Kelompok Hamas menyerukan agar aksi demonstrasi dilakukan dengan damai. Hamas pun mengimbau masyarakat agar selalu waspada dan berhati-hati terhadap pasukan penembak jitu Israel.
"Kami menyerukan kepada rakyat kami, terutama kaum muda, untuk berhati-hati terhadap penembak jitu musuh kriminal," kata Hamas dalam sebuah pernyataan, dikutip laman The Guardian pada Jumat (29/3).
Khalil Shahin, salah satu warga Palestina yang tinggal di kamp pengungsi Nusseirat di Gaza mengatakan akan berpartisipasi kembali dalam aksi demonstrasi di perbatasan Israel pada Sabtu. Ia memantapkan tekadnya walaupun putranya, Imad, telah tewas dalam aksi Great March of Return tahun lalu.
"Kami telah menjelaskan perjuangan Palestina kepada semua manusia, kepada seluruh dunia. Kami telah menjelaskan perjuangan kami tidak akan pernah mati," kata Shahin.
Perdana Menteri Israel Benjamin Netanyahu, pada Kamis (28/3), menyatakan siap melancarkan kampanye militer besar-besaran ke Gaza jika diperlukan. Hal itu dia utarakan mengingat meningkatnya eskalasi akibat perang roket antara militer Israel dan Hamas sejak awal pekan ini.
"Semua orang Israel harus tahu bahwa jika kampanye yang komprehensif diperlukan, kami akan memasukkannya dengan kuat dan aman, dan setelah kami menghabiskan semua kemungkinan lainnya," kata Netanyahu saat mengunjungi perbatasan Gaza dan bertemu dengan para komandan militer Israel.
Hal tersebut kembali ditegaskan Menteri Kabinet Keamanan Israel Arye Deri saat diwawancara radio Angkatan Darat Israel. "Militer akan menggunakan tangan yang sangat kuat terhadap siapa pun yang mencoba menghadapi pasukan kami. Jangan biarkan ada yang menyalahkan Israel setelah itu," ujarnya.
Pada Maret tahun lalu, segenap warga Palestina di Gaza berpartisipasi dalam aksi demonstrasi bertajuk Great March of Return. Mereka menuntut Israel mengembalikan lahan yang didudukinya pasca-Perang Arab-Israel tahun 1948 kepada para pengungsi Palestina.
Selain itu, massa juga menyuarakan protes dan kecaman atas keputusan Amerika Serikat (AS) merelokasi kedutaan besarnya untuk Israel ke Yerusalem. Seremoni peresmian gedung kedubes AS terjadi saat Great March of Return berlangsung.

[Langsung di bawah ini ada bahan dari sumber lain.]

[src/rtl/uart_pkg.sv]
// Shared state encodings and baud constants for the UART receive/buffer/retransmit block.
package uart_pkg;

    typedef enum logic [2:0] {
        R_IDLE,
        R_START,
        R_DATA,
        R_STOP,
        R_BREAK
    } rx_state_t;

    typedef enum logic [1:0] {
        T_IDLE,
        T_START,
        T_DATA,
        T_STOP
    } tx_state_t;

    localparam int CLKS_PER_BIT_9600_12M = 1250;
    localparam int CLKS_PER_BIT_2400_12M = 5000;

endpackage

[src/rtl/uart_rx_fifo_tx_if.sv]
// Serial lines, status flags and receive data of uart_rx_fifo_tx; slave is the block side.
interface uart_rx_fifo_tx_if #(
    parameter int DATA_BITS  = 8,
    parameter int FIFO_DEPTH = 16
);
    localparam int NW = $clog2(FIFO_DEPTH) + 1;

    logic                 rx;
    logic                 ovf_clr;
    logic                 tx;
    logic                 rx_valid;
    logic [DATA_BITS-1:0] rx_data;
    logic                 frame_err;
    logic                 overflow;
    logic [NW-1:0]        fifo_count;
    logic                 busy_rx;
    logic                 busy_tx;
    logic                 idle;

    modport slave (
        input  rx, ovf_clr,
        output tx, rx_valid, rx_data, frame_err, overflow, fifo_count, busy_rx, busy_tx, idle
    );

    modport master (
        output rx, ovf_clr,
        input  tx, rx_valid, rx_data, frame_err, overflow, fifo_count, busy_rx, busy_tx, idle
    );

endinterface

[src/rtl/uart_sync_fifo.sv]
// Show-ahead synchronous FIFO; a push while full is accepted only when a pop frees the slot.
module uart_sync_fifo #(
    parameter int WIDTH = 8,
    parameter int DEPTH = 16
) (
    input  logic                     clk,
    input  logic                     rst,
    input  logic                     i_push,
    input  logic [WIDTH-1:0]         i_data,
    input  logic                     i_pop,
    output logic [WIDTH-1:0]         o_data,
    output logic                     o_full,
    output logic                     o_empty,
    output logic [$clog2(DEPTH):0]   o_count
);
    localparam int AW = $clog2(DEPTH);

    logic [WIDTH-1:0] r_mem [DEPTH];
    logic [AW-1:0]    r_wr_ptr;
    logic [AW-1:0]    r_rd_ptr;
    logic [AW:0]      r_count;
    logic             w_push;
    logic             w_pop;

    assign o_full  = (r_count == (AW+1)'(DEPTH));
    assign o_empty = (r_count == '0);
    assign o_count = r_count;
    assign o_data  = r_mem[r_rd_ptr];

    assign w_pop  = i_pop && !o_empty;
    assign w_push = i_push && (!o_full || w_pop);

    always_ff @(posedge clk) begin
        if (rst) begin
            r_wr_ptr <= '0;
            r_rd_ptr <= '0;
            r_count  <= '0;
        end else begin
            if (w_push) begin
                r_mem[r_wr_ptr] <= i_data;
                r_wr_ptr        <= r_wr_ptr + 1'b1;
            end
            if (w_pop) begin
                r_rd_ptr <= r_rd_ptr + 1'b1;
            end
            case ({w_push, w_pop})
                2'b10:   r_count <= r_count + 1'b1;
                2'b01:   r_count <= r_count - 1'b1;
                default: r_count <= r_count;
            endcase
        end
    end

endmodule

Kendati warga Palestina di Gaza melakukan aksinya secara damai, tetapi Israel meresponsnya dengan mengambil langkah represif. Sejak hari pertama Great March of Return dilaksanakan, Tel Aviv telah menuduh aksi itu merupakan pertemuan teror yang terorganisir dan penuh kekerasan.
Israel pun berusaha membubarkan massa yang mendekat ke pagar perbatasannya. Mula-mula, mereka hanya menembakkan gas air mata. Namun, selanjutnya, Israel mengerahkan pasukan penembak jitu untuk melumpuhkan atau bahkan membunuh para demonstran.
Sebanyak 189 warga Palestina tewas sepanjang aksi Great March of Return dilaksanakan. Sementara, sekitar 6.016 lainnya mengalami luka ringan dan berat.
PBB telah menyatakan bahwa tindakan Israel terhadap para demonstran Great March of Return merupakan kejahatan perang. "Beberapa pelanggaran itu mungkin merupakan kejahatan perang atau kejahatan terhadap kemanusiaan dan harus segera diselidiki Israel," ujar Komisaris Kenya Betty Kaaring Murungi dalam laporan yang diterbitkan Komisi Penyelidikan Independen PBB tentang Protes di Wilayah Palestina yang Diduduki.